Este concepto – el de la superioridad de la ciencia y de sus discípulos, delante de los demás mortales – está tan arraigado en nuestra sociedad, que en las castas inferiores, nadie se atreve a cuestionarlo. Eso sería casi una herejía, un intento subversivo de romper el orden natural de las cosas. El escudo que separa humanidad y ciencia, moldeado por esta última, con la arrogancia y la pretensión que le son peculiares, cuida de rechazar, con admirable eficiencia, cualquier pensamiento contrario a la estructura de valores establecida: los científicos en la cumbre de la pirámide; los demás segmentos de la sociedad estratificados, en secuencia descendiente hasta la base, siempre dispuestos según sus dotes intelectuales.

A lo largo del tiempo, esa pirámide de valores, abstracta, se mostró mucho más sólida, mucho más resistente a la mobilidad de sus integrantes, que las pirámides sociales de los varios pueblos. Atravesó siglos firme e inabalable, impasible ante el ascenso y la caída de imperios, indiferente a gobiernos y regímenes políticos. Esa estabilidad fantástica debe ser acreditada, indistintamente, a todos los integrantes de la pirámide de valores, que jamás se permitieron imaginar que su estructura podría ser diferente.

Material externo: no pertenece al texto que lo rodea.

--- config.mk ---
export PLATFORM = sky130hd
export DESIGN_NAME = pctl_pipe
export DESIGN_NICKNAME = d
export VERILOG_FILES = /design/src/rtl/pctl_pkg.sv /design/src/rtl/pctl_slot_filter.sv /design/src/rtl/pctl_stage_reg.sv /design/src/rtl/pctl_pipe.sv
export SDC_FILE = /design/constraint.sdc
export NUM_CORES = 1
export LEC_CHECK = 0
export ABC_AREA = 1
export BUFFER_PORTS_ARGS = -buffer_cell sky130_fd_sc_hd__buf_2
export CORE_AREA = 4 4 41 43
export DETAILED_ROUTE_END_ITERATION = 16
export DIE_AREA = 0 0 45 47
export PLACE_DENSITY = 0.72
export SETUP_SLACK_MARGIN = 0.1
export SLEW_MARGIN = 20
export SYNTH_ARGS = -nofsm -noshare
export SYNTH_HDL_FRONTEND = slang
export SYNTH_SLANG_ARGS = --single-unit
--- constraint.sdc ---
create_clock -name clk -period 1.4 [get_ports clk]
set_input_delay 0.14 -clock clk [delete_from_list [all_inputs] [get_ports clk]]
set_output_delay 0.14 -clock clk [all_outputs]
set_load 0.02 [all_outputs]
--- src/rtl/pctl_pkg.sv ---
package pctl_pkg;

    localparam int ALUOP_W = 4;
    localparam int CLASS_W = 3;

    typedef enum logic [CLASS_W-1:0] {
        CLS_NONE   = 3'd0,
        CLS_RTYPE  = 3'd1,
        CLS_LOAD   = 3'd2,
        CLS_STORE  = 3'd3,
        CLS_BRANCH = 3'd4
    } iclass_e;

    typedef struct packed {
        logic [ALUOP_W-1:0] alu_op;
        logic               src_a;
        logic               src_b;
        logic               dst_sel;
    } ex_ctl_t;

    typedef struct packed {
        logic we;
        logic addr_sel;
    } mem_ctl_t;

    typedef struct packed {
        logic mem_to_reg;
        logic reg_we;
    } wb_ctl_t;

    typedef struct packed {
        mem_ctl_t mem;
        wb_ctl_t  wb;
    } late_ctl_t;

    typedef struct packed {
        ex_ctl_t   ex;
        late_ctl_t late;
    } ctl_bundle_t;

    localparam int BUNDLE_W = $bits(ctl_bundle_t);
    localparam int LATE_W   = $bits(late_ctl_t);
    localparam int WB_W     = $bits(wb_ctl_t);

    function automatic logic uses_ex(logic [CLASS_W-1:0] cls);
        return (cls == CLS_RTYPE) || (cls == CLS_LOAD) ||
               (cls == CLS_STORE) || (cls == CLS_BRANCH);
    endfunction

    function automatic logic uses_mem(logic [CLASS_W-1:0] cls);
        return (cls == CLS_LOAD) || (cls == CLS_STORE);
    endfunction

    function automatic logic uses_wb(logic [CLASS_W-1:0] cls);
        return (cls == CLS_RTYPE) || (cls == CLS_LOAD);
    endfunction

endpackage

Así es que, desde hace mucho tiempo, la ciencia le endilga a la humanidad muchas ideas absurdas y erróneas, sin encontrar la menor resistencia, proveniente de las camadas de abajo. A cada proclama de un dogma científico, se sigue una mordaza compulsoria y colectiva, bajo la forma de un lenguaje obscuro e ininteligible, totalmente inaccesible a los no iniciados. Solo los miembros de la cúpula científica serían los detentores de las prerrogativas y los medios para discutir los nuevos dogmas, benévolamente otorgados al resto del mundo. En conclaves internacionales exhiben sus descubrimientos, llenos de neologismos polisilábicos, condición indispensable para que sean notados y reconocidos por los demás miembros de la hermandad.

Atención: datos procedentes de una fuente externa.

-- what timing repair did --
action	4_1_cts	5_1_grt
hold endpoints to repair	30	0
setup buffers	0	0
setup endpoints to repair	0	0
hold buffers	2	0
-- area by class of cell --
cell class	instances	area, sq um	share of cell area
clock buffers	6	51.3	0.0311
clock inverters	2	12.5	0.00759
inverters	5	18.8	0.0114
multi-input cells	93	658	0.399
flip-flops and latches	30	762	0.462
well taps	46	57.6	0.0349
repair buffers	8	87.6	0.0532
`config.mk`:
```
export PLATFORM = sky130hd
export DESIGN_NAME = bsr_chain
export DESIGN_NICKNAME = d
export VERILOG_FILES = /design/src/rtl/bsr_pkg.sv /design/src/rtl/bsr_cell.sv /design/src/rtl/bsr_segment.sv /design/src/rtl/bsr_chain.sv
export SDC_FILE = /design/constraint.sdc
export NUM_CORES = 1
export LEC_CHECK = 0
export ABC_AREA = 1
export BUFFER_PORTS_ARGS = -buffer_cell sky130_fd_sc_hd__buf_4
export CAP_MARGIN = 15
export CORE_UTILIZATION = 50
export DETAILED_ROUTE_END_ITERATION = 7
export GPL_TIMING_DRIVEN = 0
export HOLD_SLACK_MARGIN = 0.12
export PLACE_DENSITY_LB_ADDON = 0.25
export SLEW_MARGIN = 20
export SYNTH_ARGS = -nofsm -noshare
export SYNTH_HDL_FRONTEND = slang
export SYNTH_SLANG_ARGS = --single-unit
```
`constraint.sdc`:
```
create_clock -name tck -period 1 [get_ports tck]
set_input_delay 0.05 -clock tck [delete_from_list [all_inputs] [get_ports tck]]
set_output_delay 0.05 -clock tck [all_outputs]
set_load 0.01 [all_outputs]
```
## config.mk

```make
export PLATFORM = sky130hd
export DESIGN_NAME = rx_parity_subst
export DESIGN_NICKNAME = d
export VERILOG_FILES = /design/src/rtl/rxps_pkg.sv /design/src/rtl/rxps_parity_check.sv /design/src/rtl/rxps_frame_ctrl.sv /design/src/rtl/rxps_stage_chain.sv /design/src/rtl/rx_parity_subst.sv
export SDC_FILE = /design/constraint.sdc
export NUM_CORES = 1
export LEC_CHECK = 0
export ABC_AREA = 0
export BUFFER_PORTS_ARGS = -buffer_cell sky130_fd_sc_hd__buf_2
export CAP_MARGIN = 0
export CORE_MARGIN = 4
export CORE_UTILIZATION = 45
export DETAILED_ROUTE_END_ITERATION = 6
export GPL_TIMING_DRIVEN = 0
export MAX_ROUTING_LAYER = met4
export PLACE_DENSITY = 0.67
export SLEW_MARGIN = 20
export SYNTH_ARGS = -nofsm -noshare
export SYNTH_HDL_FRONTEND = slang
export SYNTH_SLANG_ARGS = --single-unit
```

## constraint.sdc

```tcl
create_clock -name clk -period 2.25 [get_ports clk]
set_clock_uncertainty 0.2 [all_clocks]
set_input_delay 0 -clock clk [delete_from_list [all_inputs] [get_ports clk]]
set_output_delay 0 -clock clk [all_outputs]
set_load 0.02 [all_outputs]
```
[src/rtl/seg_resp_reg.sv]
module seg_resp_reg
  import seg_chk_pkg::*;
#(
  parameter int AW = 32
) (
  input  logic          clk,
  input  logic          rst,
  input  logic          d_valid,
  input  logic          d_grant,
  input  fault_e        d_fault,
  input  logic [AW-1:0] d_addr,
  input  logic          d_direct,
  input  logic          d_xlat,
  input  logic          d_user,
  input  logic [1:0]    d_len,
  input  logic          d_rw,
  output logic          q_valid,
  output logic          q_grant,
  output fault_e        q_fault,
  output logic [AW-1:0] q_addr,
  output logic          q_direct,
  output logic          q_xlat,
  output logic          q_user,
  output logic [1:0]    q_len,
  output logic          q_rw
);
  always_ff @(posedge clk) begin
    if (rst) begin
      q_valid  <= 1'b0;
      q_grant  <= 1'b0;
      q_fault  <= FLT_NONE;
      q_addr   <= '0;
      q_direct <= 1'b0;
      q_xlat   <= 1'b0;
      q_user   <= 1'b0;
      q_len    <= 2'd0;
      q_rw     <= 1'b0;
    end else begin
      q_valid  <= d_valid;
      q_grant  <= d_grant;
      q_fault  <= d_fault;
      q_addr   <= d_addr;
      q_direct <= d_direct;
      q_xlat   <= d_xlat;
      q_user   <= d_user;
      q_len    <= d_len;
      q_rw     <= d_rw;
    end
  end
endmodule

[src/rtl/seg_access_check.sv]
module seg_access_check
  import seg_chk_pkg::*;
#(
  parameter int AW     = 32,
  parameter int IDX_W  = 3,
  parameter int TYPE_W = 4,
  parameter int SS_IDX = 2
) (
  input  logic              clk,
  input  logic              rst,
  input  logic              req_valid,
  input  logic [IDX_W-1:0]  req_seg,
  input  logic              desc_valid,
  input  logic              desc_rd,
  input  logic              desc_wr,
  input  logic [TYPE_W-1:0] desc_type,
  input  logic [AW-1:0]     desc_limit,
  input  logic [AW-1:0]     desc_base,
  input  logic [AW-1:0]     req_offset,
  input  logic [1:0]        req_size,
  input  logic              req_write,
  input  logic              prot_mode,
  input  logic              user_mode,
  output logic              rsp_valid,
  output logic              rsp_grant,
  output logic [1:0]        rsp_fault,
  output logic [AW-1:0]     rsp_lin_addr,
  output logic              rsp_direct,
  output logic              rsp_xlat,
  output logic              rsp_user,
  output logic [1:0]        rsp_bp_len,
  output logic              rsp_bp_rw
);
  localparam logic [IDX_W-1:0] STACK_SEG = IDX_W'(SS_IDX);

  logic          expand_down, need_slow, over_limit, grant_n;
  logic [1:0]    span;
  fault_e        fault_n, fault_q;
  logic [AW-1:0] addr_n;

  seg_kind_classify #(.TYPE_W(TYPE_W)) u_kind (
    .is_write(req_write), .desc_type(desc_type),
    .readable(desc_rd), .writable(desc_wr),
    .expand_down(expand_down), .need_slow(need_slow)
  );

  seg_limit_cmp #(.AW(AW)) u_cmp (
    .offset(req_offset), .limit(desc_limit), .size_code(req_size),
    .expand_down(expand_down), .span(span), .over_limit(over_limit)
  );

  // priority: present bit, then permission, then limit
  always_comb begin
    if (!req_valid)       fault_n = FLT_NONE;
    else if (!desc_valid) fault_n = FLT_GP;
    else if (need_slow)   fault_n = FLT_SLOW;
    else if (over_limit)  fault_n = (req_seg == STACK_SEG) ? FLT_SS : FLT_GP;
    else                  fault_n = FLT_NONE;
  end

  assign grant_n = req_valid && (fault_n == FLT_NONE);
  assign addr_n  = grant_n ? (desc_base + req_offset) : '0;

  seg_resp_reg #(.AW(AW)) u_out (
    .clk(clk), .rst(rst),
    .d_valid(req_valid), .d_grant(grant_n), .d_fault(fault_n),
    .d_addr(addr_n),
    .d_direct(grant_n && !prot_mode),
    .d_xlat(grant_n && prot_mode),
    .d_user(grant_n && prot_mode && user_mode),
    .d_len(grant_n ? span : 2'd0),
    .d_rw(grant_n && req_write),
    .q_valid(rsp_valid), .q_grant(rsp_grant), .q_fault(fault_q),
    .q_addr(rsp_lin_addr), .q_direct(rsp_direct), .q_xlat(rsp_xlat),
    .q_user(rsp_user), .q_len(rsp_bp_len), .q_rw(rsp_bp_rw)
  );

  assign rsp_fault = fault_q;

  // one response per request, one cycle later
  a_r2_resp_follows_req: assert property (@(posedge clk) disable iff (rst)
    req_valid |=> rsp_valid);
  a_r2_no_spurious_resp: assert property (@(posedge clk) disable iff (rst)
    !req_valid |=> !rsp_valid && !rsp_grant);
  // absent descriptor always general protection
  a_r3_absent_is_gp: assert property (@(posedge clk) disable iff (rst)
    req_valid && !desc_valid |=> rsp_fault == 2'b01);
  // stack fault only through the stack register
  a_r8_ss_only_stack: assert property (@(posedge clk) disable iff (rst)
    req_valid && (req_seg != STACK_SEG) |=> rsp_fault != 2'b10);
  // grant and fault are exclusive
  a_r9_grant_no_fault: assert property (@(posedge clk) disable iff (rst)
    rsp_grant |-> rsp_valid && rsp_fault == 2'b00);
  // at most one route, only on grant
  a_r11_one_route: assert property (@(posedge clk) disable iff (rst)
    $onehot0({rsp_direct, rsp_xlat}) && ((rsp_direct || rsp_xlat) == rsp_grant));
endmodule

[config.mk]
export PLATFORM = sky130hd
export DESIGN_NAME = seg_access_check
export DESIGN_NICKNAME = d
export VERILOG_FILES = /design/src/rtl/seg_chk_pkg.sv /design/src/rtl/seg_kind_classify.sv /design/src/rtl/seg_limit_cmp.sv /design/src/rtl/seg_resp_reg.sv /design/src/rtl/seg_access_check.sv
export SDC_FILE = /design/constraint.sdc
export NUM_CORES = 1
export LEC_CHECK = 0
export BUFFER_PORTS_ARGS = -buffer_cell sky130_fd_sc_hd__buf_4
export CAP_MARGIN = 20
export CORE_UTILIZATION = 40
export DETAILED_ROUTE_END_ITERATION = 7
export SETUP_SLACK_MARGIN = 0.15
export SLEW_MARGIN = 20
export SYNTH_ARGS = -nofsm -noshare
export SYNTH_HDL_FRONTEND = slang
export SYNTH_SLANG_ARGS = --single-unit
[constraint.sdc]
create_clock -name clk -period 8.9 [get_ports clk]
set_input_delay 0 -clock clk [delete_from_list [all_inputs] [get_ports clk]]
set_output_delay 0 -clock clk [all_outputs]
set_load 0.05 [all_outputs]
[src/rtl/flash_probe.sv]
module flash_probe import fqp_pkg::*; #(
  parameter int ADDR_W  = 24,
  parameter int DATA_W  = 32,
  parameter int MAX_REG = 4,
  parameter int SIZE_W  = 32,
  localparam int CNT_W  = $clog2(MAX_REG + 1),
  localparam int IDX_W  = (MAX_REG > 1) ? $clog2(MAX_REG) : 1
) (
  input  logic                  clk,
  input  logic                  rst,
  input  logic                  start,
  output logic [ADDR_W-1:0]     fl_addr,
  output logic [DATA_W-1:0]     fl_wdata,
  output logic                  fl_we,
  output logic                  fl_re,
  input  logic [DATA_W-1:0]     fl_rdata,
  output logic                  done,
  output logic                  error,
  output logic [1:0]            err_code,
  output logic [2:0]            width,
  output logic [15:0]           cmd_set,
  output logic [SIZE_W-1:0]     dev_size,
  output logic [CNT_W-1:0]      region_cnt,
  output logic                  region_ovf,
  output logic [MAX_REG*17-1:0] region_blocks,
  output logic [MAX_REG*24-1:0] region_bsize
);
  ctl_e  st;
  item_e item, nitem;
  err_e  fcode;
  logic  fin, idle_w, rd_done, tbl_we, go_w;
  logic [7:0]  b, ofs;
  logic [7:0]  ifc_lo;
  logic [15:0] ifc_p1;
  logic [23:0] acc;
  logic [1:0]  k;
  logic [IDX_W-1:0] r_idx;
  logic [CNT_W-1:0] cnt_in;

  assign idle_w = (st == S_IDLE);
  assign go_w   = (st == S_ISSUE);

  qry_bus_seq #(.ADDR_W(ADDR_W), .DATA_W(DATA_W)) seq_i (
    .clk(clk), .rst(rst), .go(go_w), .width_b(width), .ofs(ofs),
    .fl_addr(fl_addr), .fl_wdata(fl_wdata), .fl_we(fl_we), .fl_re(fl_re),
    .fl_rdata(fl_rdata), .byte_o(b), .rd_done(rd_done)
  );

  // query offset of the current item
  always_comb begin
    unique case (item)
      IT_Q:    ofs = OFS_SIG;
      IT_R:    ofs = OFS_SIG + 8'd1;
      IT_Y:    ofs = OFS_SIG + 8'd2;
      IT_CS0:  ofs = OFS_CSET;
      IT_CS1:  ofs = OFS_CSET + 8'd1;
      IT_SZ:   ofs = OFS_SIZE;
      IT_IF0:  ofs = OFS_IFC;
      IT_IF1:  ofs = OFS_IFC + 8'd1;
      IT_NREG: ofs = OFS_NREG;
      default: ofs = OFS_REGT + 8'({r_idx, k});
    endcase
  end

  // decision taken on each returned byte
  always_comb begin
    fin    = 1'b0;
    fcode  = ERR_NONE;
    nitem  = item;
    ifc_p1 = {b, ifc_lo} + 16'd1;
    cnt_in = (b > 8'(MAX_REG)) ? CNT_W'(MAX_REG) : CNT_W'(b);
    unique case (item)
      IT_Q:   if (b == 8'h51) nitem = IT_R;
              else if (width == 3'd4) begin fin = 1'b1; fcode = ERR_NOSIG; end
      IT_R:   if (b == 8'h52) nitem = IT_Y;
              else begin fin = 1'b1; fcode = ERR_BADSIG; end
      IT_Y:   if (b == 8'h59) nitem = IT_CS0;
              else begin fin = 1'b1; fcode = ERR_BADSIG; end
      IT_CS0: nitem = IT_CS1;
      IT_CS1: nitem = IT_SZ;
      IT_SZ:  nitem = IT_IF0;
      IT_IF0: nitem = IT_IF1;
      IT_IF1: if ((ifc_p1 & {13'd0, width}) != 16'd0) nitem = IT_NREG;
              else begin fin = 1'b1; fcode = ERR_IFACE; end
      IT_NREG: if (b == 8'd0) fin = 1'b1;
               else nitem = IT_REG;
      default: if (k == 2'd3 && (CNT_W'(r_idx) + CNT_W'(1)) == region_cnt) fin = 1'b1;
    endcase
  end

  assign tbl_we = (st == S_WAIT) && rd_done && (item == IT_REG) && (k == 2'd3);

  region_tbl #(.MAX_REG(MAX_REG), .BLK_W(17), .SZ_W(24)) tbl_i (
    .clk(clk), .rst(rst), .clr(idle_w && start), .we(tbl_we), .idx(r_idx),
    .blk_field(acc[15:0]), .sz_field({b, acc[23:16]}),
    .blocks_o(region_blocks), .bsize_o(region_bsize)
  );

  always_ff @(posedge clk) begin
    if (rst) begin
      st <= S_IDLE; item <= IT_Q; done <= 1'b0; error <= 1'b0;
      err_code <= '0; width <= '0; cmd_set <= '0; dev_size <= '0;
      region_cnt <= '0; region_ovf <= 1'b0; ifc_lo <= '0; acc <= '0;
      k <= '0; r_idx <= '0;
    end else begin
      done <= 1'b0;
      unique case (st)
        S_IDLE: if (start) begin
          st <= S_ISSUE; item <= IT_Q; width <= 3'd1; error <= 1'b0;
          err_code <= '0; cmd_set <= '0; dev_size <= '0; region_cnt <= '0;
          region_ovf <= 1'b0; ifc_lo <= '0; acc <= '0; k <= '0; r_idx <= '0;
        end
        S_ISSUE: st <= S_WAIT;
        default: if (rd_done) begin
          unique case (item)
            IT_Q:    if (b != 8'h51 && width != 3'd4) width <= width << 1;
            IT_CS0:  cmd_set[7:0]  <= b;
            IT_CS1:  cmd_set[15:8] <= b;
            IT_SZ:   dev_size <= SIZE_W'(1) << b;
            IT_IF0:  ifc_lo <= b;
            IT_NREG: begin
              region_cnt <= cnt_in;
              region_ovf <= (b > 8'(MAX_REG));
            end
            IT_REG: begin
              acc[k*8 +: 8] <= b;
              k <= k + 2'd1;
              if (k == 2'd3) r_idx <= r_idx + IDX_W'(1);
            end
            default: ;
          endcase
          item <= nitem;
          if (fin) begin
            st <= S_IDLE; done <= 1'b1;
            error <= (fcode != ERR_NONE); err_code <= fcode;
          end else begin
            st <= S_ISSUE;
          end
        end
      endcase
    end
  end
endmodule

En un punto, sin embargo, científicos y simples criaturas se igualan. Todos están firmemente convencidos de que la ciencia es capaz de ofrecer respuestas a los grandes cuestionamientos humanos. Una gran parte cree incluso, que eso ha sucedido ya…

Apenas pocas personas perciben cuán limitado es, en realidad, el campo de actuación de la ciencia. Y, cuán pueril, parece, ridícula incluso, la pretensión de querer develar, a su modo, los últimos secretos del universo.

El dogma de la infalibilidad científica solo puede obtener tan amplia e irrestricta aceptación, porque la humanidad como un todo, ha dado mucho más valor al raciocinio que a su propio espíritu. La comprobación de esta afirmativa, es que la simple mención de la palabra espíritu, ya causa un cierto malestar en casi todas las personas. Basta que escuchen o lean esta palabra, para que el raciocinio entre inmediatamente en acción, intentanto hacerlas creer que, probablemente, están delante de algo “no muy serio”.

El mismo efecto se observa con cualquier otro concepto que el intelecto no puede asimilar. Asuntos legítimamente espirituales no desencadenan más, en nuestra época, sentimientos de alegría e interés, pero sí de poco caso y rechazo, provocados por el mismo raciocinio, en su habitual función de mantenerse, a toda costa, en el trono usurpado. Cuando mucho él, - – el raciocinio – colabora al incremento de la fantasía, ofreciéndole a la indolente humanidad, los sucedáneos a los temas espirituales que ella ha negligenciado: ocultismo, misticismo, magia, creencia ciega. Y, así, el espíritu permanece plácidamente dormido , sin hacerse notar, sin amenazar el tiránico reinado cerebral.

Este es el retrato del ser humano hodierno: una entidad de espíritu, que se avergüenza de su origen espiritual, esclavo de su própio raciocinio, la lánguida criatura, que desprovista de cualquier vivacidad de espíritu, acepta apáticamente, las más crasas mentiras religiosas y las más tontas fantasías místico-ocultistas.

Si cuando probó del árbol del conocimiento, la humanidad no hubiera, al mismo tiempo, dejado de regar el jardín de sus aptitudes espirituales, tendríamos hoy, un paraiso en la Tierra. No obstante, como esto no ha sucedido, tenemos que sobrevivir en un mundo dilacerado por el odio, contaminado por la codicia, envenenado por la envidia y hundido en la miseria. Este es el mundo que el intelecto tiene a ofrecer cuando disociado del espíritu, el único capaz de hacer del ser humando un ser… humano.